Additive isn’t as good as an average bit rate VBR for most uses, since neither the final data rate nor the quality can be controlled.
Subtractive VBR
In a subtractive VBR, the audio data rate can go down for easy sections, but never goes up higher for the difficult sections. Subtractive VBR can be a good mode for encoding web content, since you can assure some minimum quality, but can save bits on easy-to-encode sections.
Encoding Speed
When encoding audio as a soundtrack to video, the speed of audio is vanishingly small compared to the video. Even complex multichannel audio encoding runs many times faster than realtime on a modern machine.
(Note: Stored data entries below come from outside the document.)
$ cat src/rtl/thev_pkg.sv
`timescale 1ns/1ps
package thev_pkg;

  // Selects the set/clear rule of one trip flag.
  typedef enum logic [1:0] {
    TRIP_ABOVE_LE = 2'd0,  // set above limit, clear at or below limit - hys
    TRIP_BELOW    = 2'd1,  // set below limit - hys, clear at or above limit
    TRIP_ABOVE_LT = 2'd2   // set above limit, clear strictly below limit - hys
  } trip_kind_e;

  localparam int NUM_TRIPS = 3;
  localparam int IDX_ABOVE = 0;
  localparam int IDX_BELOW = 1;
  localparam int IDX_CRIT  = 2;

  function automatic trip_kind_e kind_of(input int idx);
    case (idx)
      IDX_BELOW: return TRIP_BELOW;
      IDX_CRIT:  return TRIP_ABOVE_LT;
      default:   return TRIP_ABOVE_LE;
    endcase
  endfunction

  // Code 0 gives no band; each further code doubles the band.
  function automatic int hys_lsb(input logic [1:0] code, input int unit);
    if (code == 2'd0) return 0;
    return unit << (int'(code) - 1);
  endfunction

endpackage

$ cat src/rtl/thev_resmask.sv
`timescale 1ns/1ps
module thev_resmask #(
  parameter int TEMP_W = 16,
  parameter int RES_W  = 2
) (
  input  logic [TEMP_W-1:0] temp_in,
  input  logic [RES_W-1:0]  res_sel,
  output logic [TEMP_W-1:0] temp_out
);
  localparam int MAX_DROP = (1 << RES_W) - 1;
  localparam logic [RES_W-1:0] MAX_DROP_V = RES_W'(MAX_DROP);

  logic [RES_W-1:0]  drop;
  logic [TEMP_W-1:0] keep;

  always_comb begin
    drop     = MAX_DROP_V - res_sel;
    keep     = {TEMP_W{1'b1}} << drop;
    temp_out = temp_in & keep;
  end
endmodule

$ cat src/rtl/thev_trip.sv
`timescale 1ns/1ps
module thev_trip
  import thev_pkg::*;
#(
  parameter int         TEMP_W = 16,
  parameter int         HYS_W  = 7,
  parameter trip_kind_e KIND   = TRIP_ABOVE_LE
) (
  input  logic              clk,
  input  logic              rst_n,
  input  logic              sample_en,
  input  logic [TEMP_W-1:0] temp,
  input  logic [TEMP_W-1:0] limit,
  input  logic [HYS_W-1:0]  hys,
  output logic              flag,
  output logic              rise
);
  localparam int W = TEMP_W + 2;

  logic signed [W-1:0] t_w, lim_w, hys_w, low_w;
  logic set_c, clr_c, nxt;

  assign t_w   = W'($signed(temp));
  assign lim_w = W'($signed(limit));
  assign hys_w = $signed(W'(hys));
  assign low_w = lim_w - hys_w;

  generate
    if (KIND == TRIP_BELOW) begin : g_below
      assign set_c = (t_w < low_w);
      assign clr_c = (t_w >= lim_w);
    end else if (KIND == TRIP_ABOVE_LT) begin : g_above_lt
      assign set_c = (t_w > lim_w);
      assign clr_c = (t_w < low_w);
    end else begin : g_above_le
      assign set_c = (t_w > lim_w);
      assign clr_c = (t_w <= low_w);
    end
  endgenerate

  assign nxt = set_c | (flag & ~clr_c);

  always_ff @(posedge clk or negedge rst_n) begin
    if (!rst_n) begin
      flag <= 1'b0;
      rise <= 1'b0;
    end else begin
      rise <= sample_en & nxt & ~flag;
      if (sample_en) flag <= nxt;
    end
  end
endmodule

$ cat src/rtl/thev_shdn.sv
`timescale 1ns/1ps
module thev_shdn (
  input  logic clk,
  input  logic rst_n,
  input  logic cfg_wr,
  input  logic cfg_shdn,
  input  logic lock_any,
  output logic shdn_q
);
  always_ff @(posedge clk or negedge rst_n) begin
    if (!rst_n) begin
      shdn_q <= 1'b0;
    end else if (cfg_wr) begin
      if (!cfg_shdn)     shdn_q <= 1'b0;
      else if (!lock_any) shdn_q <= 1'b1;
    end
  end
endmodule

$ cat src/rtl/thev_event.sv
`timescale 1ns/1ps
module thev_event (
  input  logic clk,
  input  logic rst_n,
  input  logic above,
  input  logic below,
  input  logic crit,
  input  logic rise_win,
  input  logic mode_int,
  input  logic crit_only,
  input  logic en,
  input  logic pol_high,
  input  logic clr,
  input  logic frozen,
  output logic pin
);
  logic int_mode, latch_q, act, pin_d;

  assign int_mode = mode_int & ~crit_only;

  always_ff @(posedge clk or negedge rst_n) begin
    if (!rst_n)                latch_q <= 1'b0;
    else if (!en || !int_mode) latch_q <= 1'b0;
    else if (rise_win)         latch_q <= 1'b1;
    else if (clr)              latch_q <= 1'b0;
  end

  always_comb begin
    if (crit_only)     act = crit;
    else if (int_mode) act = crit | latch_q | rise_win;
    else               act = above | below | crit;
    pin_d = en ? (pol_high ? act : ~act) : ~pol_high;
  end

  always_ff @(posedge clk or negedge rst_n) begin
    if (!rst_n)       pin <= 1'b1;
    else if (!frozen) pin <= pin_d;
  end
endmodule
File: config.mk
export PLATFORM = sky130hd
export DESIGN_NAME = usb_rx_parser
export DESIGN_NICKNAME = d
export VERILOG_FILES = /design/src/rtl/usb_rx_parser.sv
export SDC_FILE = /design/constraint.sdc
export NUM_CORES = 1
export LEC_CHECK = 0
export BUFFER_PORTS_ARGS = -buffer_cell sky130_fd_sc_hd__clkbuf_2
export CAP_MARGIN = 20
export CORE_MARGIN = 10
export CORE_UTILIZATION = 43
export DETAILED_ROUTE_END_ITERATION = 8
export HOLD_SLACK_MARGIN = 0.03
export PLACE_DENSITY_LB_ADDON = 0.1
export SLEW_MARGIN = 10
export SYNTH_ARGS = -nofsm -noshare
export SYNTH_HDL_FRONTEND = slang
export SYNTH_SLANG_ARGS = --single-unit
export TNS_END_PERCENT = 100
File: constraint.sdc
create_clock -name clk -period 2.8 [get_ports clk]
set_clock_uncertainty 0.2 [all_clocks]
set_input_delay 0.56 -clock clk [delete_from_list [all_inputs] [get_ports clk]]
set_output_delay 0.56 -clock clk [all_outputs]
set_load 0.1 [all_outputs]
The only time people really care about audio encoding time is for big batches of audio-only content, like a music library transcode. Even CD ripping is limited by the speed of the drive, not the codec these days. There are MP3 codecs that have multiple speed/quality modes, but lots of implementations have just one speed. If you have a speed control, I recommend tuning it to a slower, higher-quality option unless you’re in a rush.
Tradeoffs
Generally speaking, the only tradeoff with audio is to find out how high a bitrate you need to sound awesome, and use that. Broadband and sideloaded content should always sound great; it’s only streaming at low rates, particularly to phones, where there could be audible quality compromises.
In general, I’d say more compressionists err on the side of too little audio bitrate versus too high. For a 500 Kbps stream, going from 32 to 64 Kbps for audio can result in a listening experience that goes from weak to stellar, and then reducing the video bitrate from 468 to 436 may not even be noticible. So, raise your audio bitrate until a higher rate isn’t appreciably better, or until the resulting reduction in video bandwidth and quality hurts more than the increase in audio helps.
Sample Rate
For broadband and CD-ROM uses, set your sample rate to at least 32 kHz. But keep in mind that higher frequencies may cause artifacts. Lower sample rates are also faster to encode and play back.
Bit Depth
This is simple. If using a 16-bit codec, great. If you’ve got greater-than-16-bit source and a codec that can use that, go for it, but don’t go to a lot of extra work to get there.
Channels
For most listeners, stereo is less important than having a high sample rate and few artifacts. If using an older codec at low bitrates, go to stereo only if you’ve got enough bandwidth for the stereo to be 44.1 KHz and sound better than a mono version.
Stereo Encoding Mode
Most codecs don’t offer a choice of stereo encoding modes. Of those that do, joint stereo is the best option for compression efficiency, but normal stereo is best if you need to keep accurate phase relationships for Dolby Surround–encoded content, or are doing a high bitrate archive.
Data Rate
Higher data rates make audio sound better, but they require more bits. Typically, the data rate of a file allocated to audio is much less than for video. Note that some sample rate, bit depth, and channel combinations may require particular bitrates.
CBR vs. VBR
If you’re encoding a soundtrack for a VBR video file, make the audio VBR as well. Note that some codecs only offer VBR at some bitrates. For example, WMA 9.2 and 10 Pro offer VBR for their middle bitrates, but are CBR only at the high and low end.